This process happens by removing one molecule of –OH (hydroxyl group) and one molecule of -H to form H2O or water. This results in covalently joining two monomers (small molecules) to form a polymer (larger molecule).
✩Condensation Reactions✩
•A condensation reaction occurs when two molecules join to form a larger molecule and release a smaller molecule(s) in the process.
•The smaller molecule lost in the reaction is often water, but it can also be methanol, hydrogen chloride, acetic acid or several other molecules.
•A condensation reaction is the formation of a larger molecule from two smaller ones, which also form another, smaller molecule by losing functional groups in order to join together.
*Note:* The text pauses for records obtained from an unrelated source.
==> design.v <==
module decimator
               (
                clk,
                enable,
                rstn,
                filter_in,
                filter_out,
                ce_out
                );
  input   clk; 
  input   enable; 
  input   rstn; 
  input   [5:0] filter_in;  
  output  [20:0] filter_out;  
  output  ce_out; 
  reg  [3:0] cur_count;  
  wire phase_1;  
  reg  ce_out_reg;  
  reg  signed [5:0] input_register;  
  wire signed [5:0] section_in1;  
  wire signed [20:0] section_cast1;  
  wire signed [20:0] sum1;  
  reg  signed [20:0] section_out1;  
  wire signed [20:0] add_cast;  
  wire signed [20:0] add_cast_1;  
  wire signed [21:0] add_temp;  
  wire signed [20:0] section_in2;  
  wire signed [20:0] sum2;  
  reg  signed [20:0] section_out2;  
  wire signed [20:0] add_cast_2;  
  wire signed [20:0] add_cast_3;  
  wire signed [21:0] add_temp_1;  
  wire signed [20:0] section_in3;  
  wire signed [20:0] sum3;  
  reg  signed [20:0] section_out3;  
  wire signed [20:0] add_cast_4;  
  wire signed [20:0] add_cast_5;  
  wire signed [21:0] add_temp_2;  
  wire signed [20:0] section_in4;  
  wire signed [20:0] diff1;  
  wire signed [20:0] section_out4;  
  wire signed [20:0] sub_cast;  
  wire signed [20:0] sub_cast_1;  
  wire signed [21:0] sub_temp;  
  reg  signed [20:0] int_delay_pipe [0:1] ;  
  wire signed [20:0] section_in5;  
  wire signed [20:0] diff2;  
  wire signed [20:0] section_out5;  
  wire signed [20:0] sub_cast_2;  
  wire signed [20:0] sub_cast_3;  
  wire signed [21:0] sub_temp_1;  
  reg  signed [20:0] int_delay_pipe_1 [0:1] ;  
  wire signed [20:0] section_in6;  
  wire signed [20:0] diff3;  
  wire signed [20:0] section_out6;  
  wire signed [20:0] sub_cast_4;  
  wire signed [20:0] sub_cast_5;  
  wire signed [21:0] sub_temp_2;  
  reg  signed [20:0] int_delay_pipe_2 [0:1] ;  
  reg  signed [20:0] output_register;  
  always @ (posedge clk or negedge rstn)
    begin: ce_output
      if (rstn == 1'b0) begin
        cur_count <= 4'b0000;
      end
      else begin
        if (enable == 1'b1) begin
          if (cur_count == 4'b1111) begin
            cur_count <= 4'b0000;
          end
          else begin
            cur_count <= cur_count + 1'b1;
          end
        end
      end
    end  
  assign  phase_1 = (cur_count == 4'b0001 && enable == 1'b1)? 1'b1 : 1'b0;
  always @ (posedge clk or negedge rstn)
    begin: ce_output_register
      if (rstn == 1'b0) begin
        ce_out_reg <= 1'b0;
      end
      else begin
          ce_out_reg <= phase_1;
      end
    end  
  always @ (posedge clk or negedge rstn)
    begin: input_reg_process
      if (rstn == 1'b0) begin
        input_register <= 0;
      end
      else begin
        if (enable == 1'b1) begin
          input_register <= filter_in;
        end
      end
    end  
  assign section_in1 = input_register;
  assign section_cast1 = $signed({{15{section_in1[5]}}, section_in1});
  assign add_cast = section_cast1;
  assign add_cast_1 = section_out1;
  assign add_temp = add_cast + add_cast_1;
  assign sum1 = add_temp[20:0];
  always @ (posedge clk or negedge rstn)
    begin: integrator_delay_section1
      if (rstn == 1'b0) begin
        section_out1 <= 0;
      end
      else begin
        if (enable == 1'b1) begin
          section_out1 <= sum1;
        end
      end
    end  
  assign section_in2 = section_out1;
  assign add_cast_2 = section_in2;
  assign add_cast_3 = section_out2;
  assign add_temp_1 = add_cast_2 + add_cast_3;
  assign sum2 = add_temp_1[20:0];
  always @ (posedge clk or negedge rstn)
    begin: integrator_delay_section2
      if (rstn == 1'b0) begin
        section_out2 <= 0;
      end
      else begin
        if (enable == 1'b1) begin
          section_out2 <= sum2;
        end
      end
    end  
  assign section_in3 = section_out2;
  assign add_cast_4 = section_in3;
  assign add_cast_5 = section_out3;
  assign add_temp_2 = add_cast_4 + add_cast_5;
  assign sum3 = add_temp_2[20:0];
  always @ (posedge clk or negedge rstn)
    begin: integrator_delay_section3
      if (rstn == 1'b0) begin
        section_out3 <= 0;
      end
      else begin
        if (enable == 1'b1) begin
          section_out3 <= sum3;
        end
      end
    end  
  assign section_in4 = section_out3;
  assign sub_cast = section_in4;
  assign sub_cast_1 = diff1;
  assign sub_temp = sub_cast - sub_cast_1;
  assign section_out4 = sub_temp[20:0];
  always @ (posedge clk or negedge rstn)
    begin: comb_delay_section4
      if (rstn == 1'b0) begin
        int_delay_pipe[0] <= 21'b000000000000000000000;
        int_delay_pipe[1] <= 21'b000000000000000000000;
      end
      else begin
        if (phase_1 == 1'b1) begin
          int_delay_pipe[1] <= int_delay_pipe[0];
          int_delay_pipe[0] <= section_in4;
        end
      end
    end  
  assign diff1 = int_delay_pipe[1];
  assign section_in5 = section_out4;
  assign sub_cast_2 = section_in5;
  assign sub_cast_3 = diff2;
  assign sub_temp_1 = sub_cast_2 - sub_cast_3;
  assign section_out5 = sub_temp_1[20:0];
  always @ (posedge clk or negedge rstn)
    begin: comb_delay_section5
      if (rstn == 1'b0) begin
        int_delay_pipe_1[0] <= 21'b000000000000000000000;
        int_delay_pipe_1[1] <= 21'b000000000000000000000;
      end
      else begin
        if (phase_1 == 1'b1) begin
          int_delay_pipe_1[1] <= int_delay_pipe_1[0];
          int_delay_pipe_1[0] <= section_in5;
        end
      end
    end  
  assign diff2 = int_delay_pipe_1[1];
  assign section_in6 = section_out5;
  assign sub_cast_4 = section_in6;
  assign sub_cast_5 = diff3;
  assign sub_temp_2 = sub_cast_4 - sub_cast_5;
  assign section_out6 = sub_temp_2[20:0];
  always @ (posedge clk or negedge rstn)
    begin: comb_delay_section6
      if (rstn == 1'b0) begin
        int_delay_pipe_2[0] <= 21'b000000000000000000000;
        int_delay_pipe_2[1] <= 21'b000000000000000000000;
      end
      else begin
        if (phase_1 == 1'b1) begin
          int_delay_pipe_2[1] <= int_delay_pipe_2[0];
          int_delay_pipe_2[0] <= section_in6;
        end
      end
    end  
  assign diff3 = int_delay_pipe_2[1];
  always @ (posedge clk or negedge rstn)
    begin: output_reg_process
      if (rstn == 1'b0) begin
        output_register <= 0;
      end
      else begin
        if (phase_1 == 1'b1) begin
          output_register <= section_out6;
        end
      end
    end  
  assign ce_out = ce_out_reg;
  assign filter_out = output_register;
endmodule   
`timescale 1 ns / 1 ns
module loop_filter
          (
           clk,
           rstn,
           enable,
           filter_in,
           ceout,
           filter_out,
           a2,a3,b1,b2
          );
  input   clk;
  input   rstn;
  input   enable;
  input   signed [15:0] filter_in;   
  output  ceout;
  output  signed [15:0] filter_out;   
  input signed [17:0] a2,a3,b1,b2;
  wire enb_1_16_0;
  wire signed [33:0] b_1_out1;   
  wire signed [33:0] b_2_out1;   
  wire signed [15:0] CastCAS_out1;   
  wire signed [33:0] a_2_out1;   
  wire signed [33:0] a_3_out1;   
  wire signed [15:0] CastStates3_out1;   
  reg signed [15:0] BodyDelay3_out1;   
  wire signed [36:0] BodyLSum2_sub_cast;   
  wire signed [37:0] BodyLSum2_sub_cast_1;   
  wire signed [36:0] BodyLSum2_sub_cast_2;   
  wire signed [37:0] BodyLSum2_sub_cast_3;   
  wire signed [37:0] BodyLSum2_sub_temp;   
  wire signed [36:0] BodyLSum2_out1;   
  wire signed [37:0] BodyRSum2_sub_cast;   
  wire signed [36:0] BodyRSum2_sub_cast_1;   
  wire signed [37:0] BodyRSum2_sub_cast_2;   
  wire signed [37:0] BodyRSum2_sub_temp;   
  wire signed [36:0] BodyRSum2_out1;   
  wire signed [15:0] CastStates2_out1;   
  reg signed [15:0] BodyDelay2_out1;   
  wire signed [36:0] HeadSum1_add_cast;   
  wire signed [37:0] HeadSum1_add_cast_1;   
  wire signed [36:0] HeadSum1_add_cast_2;   
  wire signed [37:0] HeadSum1_add_cast_3;   
  wire signed [37:0] HeadSum1_add_temp;   
  wire signed [36:0] HeadSum1_out1;   
  assign b_1_out1 = b1 * filter_in;
  assign b_2_out1 = b2 * filter_in;
  assign enb_1_16_0 = enable;
  assign a_2_out1 = a2 * CastCAS_out1;
  assign a_3_out1 = a3 * CastCAS_out1;
  assign CastStates3_out1 = {{3{a_3_out1[33]}}, a_3_out1[33:21]};
  always @(posedge clk or negedge rstn)
    begin : BodyDelay3_process
      if (rstn == 1'b0) begin
        BodyDelay3_out1 <= 16'sb0000000000000000;
      end
      else begin
        if (enb_1_16_0) begin
          BodyDelay3_out1 <= CastStates3_out1;
        end
      end
    end
  assign BodyLSum2_sub_cast = {{2{b_2_out1[33]}}, {b_2_out1, 1'b0}};
  assign BodyLSum2_sub_cast_1 = BodyLSum2_sub_cast;
  assign BodyLSum2_sub_cast_2 = {BodyDelay3_out1, 21'b000000000000000000000};
  assign BodyLSum2_sub_cast_3 = BodyLSum2_sub_cast_2;
  assign BodyLSum2_sub_temp = BodyLSum2_sub_cast_1 - BodyLSum2_sub_cast_3;
  assign BodyLSum2_out1 = ((BodyLSum2_sub_temp[37] == 1'b0) && (BodyLSum2_sub_temp[36] != 1'b0) ? 37'sh0FFFFFFFFF :
              ((BodyLSum2_sub_temp[37] == 1'b1) && (BodyLSum2_sub_temp[36] != 1'b1) ? 37'sh1000000000 :
              $signed(BodyLSum2_sub_temp[36:0])));
  assign BodyRSum2_sub_cast = BodyLSum2_out1;
  assign BodyRSum2_sub_cast_1 = a_2_out1;
  assign BodyRSum2_sub_cast_2 = BodyRSum2_sub_cast_1;
  assign BodyRSum2_sub_temp = BodyRSum2_sub_cast - BodyRSum2_sub_cast_2;
  assign BodyRSum2_out1 = ((BodyRSum2_sub_temp[37] == 1'b0) && (BodyRSum2_sub_temp[36] != 1'b0) ? 37'sh0FFFFFFFFF :
              ((BodyRSum2_sub_temp[37] == 1'b1) && (BodyRSum2_sub_temp[36] != 1'b1) ? 37'sh1000000000 :
              $signed(BodyRSum2_sub_temp[36:0])));
  assign CastStates2_out1 = ((BodyRSum2_out1[36] == 1'b0) && (BodyRSum2_out1[35:21] == 15'b111111111111111) ? 16'sb0111111111111111 :
              $signed(BodyRSum2_out1[36:21]));
  always @(posedge clk or negedge rstn)
    begin : BodyDelay2_process
      if (rstn == 1'b0) begin
        BodyDelay2_out1 <= 16'sb0000000000000000;
      end
      else begin
        if (enb_1_16_0) begin
          BodyDelay2_out1 <= CastStates2_out1;
        end
      end
    end
  assign HeadSum1_add_cast = {{2{b_1_out1[33]}}, {b_1_out1, 1'b0}};
  assign HeadSum1_add_cast_1 = HeadSum1_add_cast;
  assign HeadSum1_add_cast_2 = {BodyDelay2_out1, 21'b000000000000000000000};
  assign HeadSum1_add_cast_3 = HeadSum1_add_cast_2;
  assign HeadSum1_add_temp = HeadSum1_add_cast_1 + HeadSum1_add_cast_3;
  assign HeadSum1_out1 = ((HeadSum1_add_temp[37] == 1'b0) && (HeadSum1_add_temp[36] != 1'b0) ? 37'sh0FFFFFFFFF :
              ((HeadSum1_add_temp[37] == 1'b1) && (HeadSum1_add_temp[36] != 1'b1) ? 37'sh1000000000 :
              $signed(HeadSum1_add_temp[36:0])));
  assign CastCAS_out1 = ((HeadSum1_out1[36] == 1'b0) && (HeadSum1_out1[35:31] != 5'b00000) ? 16'sb0111111111111111 :
              ((HeadSum1_out1[36] == 1'b1) && (HeadSum1_out1[35:31] != 5'b11111) ? 16'sb1000000000000000 :
              $signed(HeadSum1_out1[31:16])));
  assign filter_out = CastCAS_out1;
  assign ceout = enable;
endmodule   
module dlf_core (
   input             clk,
   input             rstn,
   input             dlf_en,
   input  [4:0]      tdc_dout,
   input  [17:0]     dlf_a2,
   input  [17:0]     dlf_a3,
   input  [17:0]     dlf_b1,
   input  [17:0]     dlf_b2,
   input  [14:0]     dlf_sdm_nc_in,
   output [15:0]     dlf_out,
   output            dlf_valid
   );
   wire signed [5:0]  dec_in;
   wire signed [20:0] dec_out;
   wire signed [15:0] dec_out_slc;
   wire signed [15:0] dlf_sdm_nc_in_ext;
   wire signed [15:0] dlf_in;
   wire signed [15:0] lf_out;
   wire               dec_ce;
   reg  [15:0]        dlf_out_r;
   reg                dlf_valid_r;
   assign dec_in = tdc_dout - 6'sd16;
   assign dlf_sdm_nc_in_ext = {1'b0,dlf_sdm_nc_in};
   assign dec_out_slc = dec_out[20:5];
   assign dlf_in = dec_out_slc - dlf_sdm_nc_in_ext;
   decimator decimator_1(
			 .clk(clk),
			 .enable(dlf_en),
			 .rstn(rstn),
			 .filter_in(dec_in),
			 .filter_out(dec_out),
			 .ce_out(dec_ce)
			 );
   loop_filter loop_filter_1(
			     .clk(clk),
			     .rstn(rstn),
			     .enable(dec_ce),
			     .filter_in(dlf_in),
			     .ceout(),
			     .filter_out(lf_out),
			     .a2(dlf_a2),
			     .a3(dlf_a3),
			     .b1(dlf_b1),
			     .b2(dlf_b2)
			     );
   always @(posedge clk or negedge rstn) begin
      if (rstn == 1'b0) begin
	 dlf_out_r <= 16'd0;
	 dlf_valid_r <= 1'b0;
      end
      else begin
	 dlf_valid_r <= dec_ce;
	 if (dec_ce)
	   dlf_out_r <= lf_out;
      end
   end
   assign dlf_out = dlf_out_r;
   assign dlf_valid = dlf_valid_r;
endmodule
==> run.sh <==
#!/bin/bash
# the make line also repeats each setting of config.mk as NAME=value (left out here)
make -C /OpenROAD-flow-scripts/flow DESIGN_CONFIG=/design/flow/config.mk WORK_HOME=/design/flow/orfs CLKGATE_MAP_FILE= finish
==> config.mk <==
export PLATFORM = sky130hd
export DESIGN_NAME = dlf_core
export DESIGN_NICKNAME = dlf_core
export VERILOG_FILES = /design/flow/design.v
export SDC_FILE = /design/flow/constraint.sdc
export NUM_CORES = 4
export LEC_CHECK = 0
export ABC_AREA = 0
export CAP_MARGIN = 20
export CELL_PAD_IN_SITES_GLOBAL_PLACEMENT = 0
export CORE_ASPECT_RATIO = 1.46
export CORE_MARGIN = 2
export CORE_UTILIZATION = 69
export CTS_CLUSTER_DIAMETER = 143
export GPL_ROUTABILITY_DRIVEN = 0
export MAX_ROUTING_LAYER = met4
export MIN_ROUTING_LAYER = met1
export SLEW_MARGIN = 20
==> constraint.sdc <==
create_clock -name core_clock -period 12.1 [get_ports {clk}]
set_input_delay 2.4200 -clock core_clock [delete_from_list [all_inputs] [get_ports {clk}]]
set_output_delay 2.4200 -clock core_clock [all_outputs]
set_load 0.01 [all_outputs]
==> notes.org, run 1 <==
* Flow results

** Global route
- The first global-routing pass estimated 270000 um of wire.
- The via count of the first global-routing pass is 54100.
- Leftover overflow at the end of global routing :: 0
- Entering global routing, the biggest net connects 94 pins.
- The initial antenna violation count is 5.
- Overall fraction of global-route tracks in use :: 0.388

** CTS
- Per the TritonCTS log, the buffer count is 28.
- Clk Latency, worst-skew pair :: 0.62 ns
- The number of clock sinks came to 261.
- Hold repair after CTS inserted 0 buffers.
- Per the CTS log, the maximum H-tree level is 1.
- Looking at the worst setup and hold paths, the clock pins of their registers show a slew of 0.07 ns.
- Root buffer selected by CTS :: clkbuf_16
- Looking at the clock tree report, the maximum root-to-sink buffer count equals 3.
- CTS tree :: built

** Place
- In this run the tool buffered the top-level ports with 111 buffer cells.
- Detailed placement ended at an HPWL of 132000 um.
- Number of cells after detailed placement :: 8458

** Logic synthesis
- Leading post-synthesis cells by instance count :: inv_1 (1477), fa_1 (1228), nand2_1 (972)
- Register bit count reported by yosys :: 261
- The portion of synthesized area spent on multiplexers is 0.0138.
- Counting flops with a built-in enable in the synthesized netlist gives 0.
- Flip-flop cell with the highest count after synthesis :: dfrtp_1
- Nets at Floorplan :: 8597
- Among the non-sequential cells, adder cells take the most area.
- Of the total synthesized cell area, the portion taken by AND-OR and OR-AND cells is 0.0793.
- The share of synthesized area in the top cell type comes to 0.402.
- Looking at area per cell type in the netlist, the leader is fa_1.
- Post-synth area hogs :: fa_1 (40%), dfrtp_1 (11%), ha_1 (11%)
- After synthesis, the chip area reported by Yosys is 0.0611 sq mm.
- Library cells used by synthesis :: 100
- For reference, the post-synthesis area per instance comes to 9.05 sq um.
- The cell-mix breakdown from Yosys lists the simple-gate area share as 0.156.
- Number of cell instances after yosys synthesis :: 6756
- Adder-cell share of the synthesized area :: 0.508
- Number of warnings reported in the yosys synthesis log :: 6
- The synthesized netlist occupies a cell area of 0.0611 sq mm.
- Portion of the post-synthesis area used by sequential elements :: 0.107
- Dominant cell by count in the synthesized netlist :: inv_1
- Synthesis produced a netlist whose cell count is 6756.
- The cell-mix breakdown from Yosys lists the XOR/XNOR area share as 0.0299.
- For this run, asynchronously set or reset flops after synthesis account for 1.00.

** STA
- Maximum clock frequency :: 54.6 MHz
- Worst slew margin :: 0.254
- The final hold violation count recorded for this run is 0.
- Across the routed clock network, the largest skew measured is 0.0243 ns.
- In the final timing run, aggregate negative setup slack is -177.64 ns.
- Setup WS post-layout :: -6.22 ns
- Subtracting the final worst setup slack from the clock period gives 18.32 ns.
- Measured slew at the worst slew-check pin :: 1.12 ns
- Setup repair after global routing could not meet its margin everywhere.
- Counting pins that exceed their max-slew limit in the final report gives 0.
- Final setup violation count :: 44
- In the finished design, the share of the clock period the worst path needs comes to 1.51.

** Detailed routing
- After detailed routing, the number of remaining DRC violations is 0.
- Detailed router's first-iteration violation count :: 3001
- DRT Wirelength :: 167000 um
- Via-per-instance ratio :: 5.71
- First drt pass iteration count :: 6
- Count of nets left with antenna violations after detail routing :: 0
- Wire length per cell after detailed routing :: 19.4 um
- Via count :: 49300

** Worst hold path
- STA reports the tightest min-delay check as being of type flop to flop.
- Endpoint, Worst Hold :: decimator_1.int_delay_pipe_2[1][0]
- In the hold timing report, the worst path depth is 2.
- Hold path startpoint :: decimator_1.int_delay_pipe_2[1][0]

** Setup path
- The worst register-to-register path has a setup slack of -5.03 ns.
- Highest cell delay on the worst timing path :: 0.67 ns
- The most numerous cell type found on the critical path is fa_1.
- Worst path buffer plus inverter count :: 15
- Crit. Startpoint :: dlf_sdm_nc_in[0]
- Walking the critical path from launch to capture passes 74 cell instances.
- Looking at the reg2reg group, the worst path ends at loop_filter_1.BodyDelay2_out1[7].
- Data required time at the worst endpoint :: 12.60 ns
- The launch point of the worst register-to-register path is recorded as decimator_1.output_register[5].
- The worst register-to-register path depth is 74.
- Of all nets on the critical path, the largest fanout is 6.
- Critical Path Slowest Stage Cell :: fa_1
- STA classifies the critical path startpoint as an input port.
- Endpoint arrival time on the critical path :: 18.83 ns
- STA classifies the critical path endpoint as a flop.
- Capturing element of the worst setup path :: loop_filter_1.BodyDelay2_out1[7]
- The critical path is of the input port to flop type.
- In this design, the largest share of critical-path delay is due to adder cells.

** Floorplanning
- After floorplanning, the die was sized to cover 0.0911 sq mm.
- Core Footprint :: 0.0875 sq mm
- In this run the horizontal extent of the chip is 250 um.
- Vertical die dimension :: 364 um
- Num rows :: 131
- Top-level I/O count :: 112
- At the floorplan stage, the core utilization is reported as 0.699.

** Final layout
- Per the run report, area growth between synthesis and finish was 18.0%.
- Leaving out filler cells and counting taps, the final layout contains 8623.
- Fill count :: 5490
- Final net count :: 9307

** Run status
- Violated checks :: negative setup slack
- The flow ran to the end, but the layout failed its checks.

** Job
- In this run the tools logged warnings totalling 40.
- Number of violations of the max-capacitance limit :: 0
-- repair_timing --
action | CTS | global route
hold endpoints to repair | 0 | 0
gates resized | 160 | 164
pin swaps | 106 | 119
setup buffers | 60 | 38
endpoints found under the setup margin | 44 | 44
gates cloned | 11 | 6
-- metrics by stage --
| step | instance area, sq um | worst slack [ns] | utilization | hold slack [ns] |
|---|---|---|---|---|
| finish | 72100 | -6.22 | 0.824 | 0.474 |
| global route | 72100 | -6.81 | 0.824 | 0.490 |
| CTS | 71100 | -5.96 | 0.812 | 0.475 |
| detailed placement | 68700 | -7.19 | 0.785 | 0.461 |
| global placement | 68700 | -6.93 | 0.785 | 0.449 |
| floorplan | 62000 | -5.65 | - | 0.352 |
-- cell type report --
cell class,count,area (sq um),area share
Antenna cell,5,12.5,0.000173
Timing Repair Buffer,925,8050,0.112
Clock buffer,35,767,0.0106
Sequential cell,261,6530,0.0906
Clock inverter,17,234,0.00324
Multi-Input combinational cell,4771,49600,0.687
Tap cell,1130,1410,0.0196
Inverter,1479,5560,0.0770
-- metal layers --
metal | up-vias | global-route usage | wire length, um
li1 | 22000 | - | -
met5 | - | - | 0
met1 | 24800 | 0.414 | 56500
met2 | 1778 | 0.685 | 87300
met4 | 0 | 0.244 | 13600
met3 | 714 | 0.0492 | 9850
==> inputs of run 2 (changes only) <==
Settings changed: ABC_AREA 0 to 1, CAP_MARGIN 20 to 40, CELL_PAD_IN_SITES_GLOBAL_PLACEMENT 0 to not set, CORE_ASPECT_RATIO 1.46 to not set, CORE_UTILIZATION 69 to 45, CTS_CLUSTER_DIAMETER 143 to 81, CTS_CLUSTER_SIZE set to 87, GPL_TIMING_DRIVEN set to 0, MIN_ROUTING_LAYER met1 to not set, PLACE_DENSITY_LB_ADDON set to 0.26, SLEW_MARGIN 20 to 10, TNS_END_PERCENT set to 65.
Clock period 12.1 ns to 22.9 ns, I/O delays scaled along.
==> run 2 against run 1 <==
  * Now clean on timing, DRC and antenna
  * Design area fell by 10%
  * Wire length increased by 3.9%
  * Clock skew rose by 0.013 ns
  * Area after synthesis is 0.76% lower
  * Global-route usage decreased by 12 points
  * Flip-flop count is the same
  * Critical path depth up 8
  * Setup slack gained 7.2 ns
  * Register-to-register slack improved by 10 ns
  * Worst hold slack worse by 0.025 ns
  * Non-clock buffer count shrank 586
•Condensation reactions are used to make crucial large molecules called macromolecules in the body, such as carbohydrates, lipids, and proteins. Carbohydrates are simple sugars such as glucose, which is used for energy in the body
•Result in loss of smaller molecule
•Dehydration: smaller molecule is water (H2O)
•Carbohydrate metabolism begins with digestion in the small intestine where monosaccharides are absorbed into the blood stream.
•Blood sugar concentrations are controlled by hormones. If the concentration of glucose in the blood is too high, insulin is secreted by the pancreas.
•Insulin stimulates the transfer of glucose into the cells, especially in the liver and muscles.
•In the liver and muscles, most of the glucose is changed into glycogen.
•Glycogen is stored in the liver and muscles until needed at some later time when glucose levels are low.
•If blood glucose levels are low, then epinephrine and glucagon hormones are secreted to stimulate the conversion of glycogen to glucose.
•If glucose is needed immediately upon entering the cells to supply energy, it begins the metabolic process.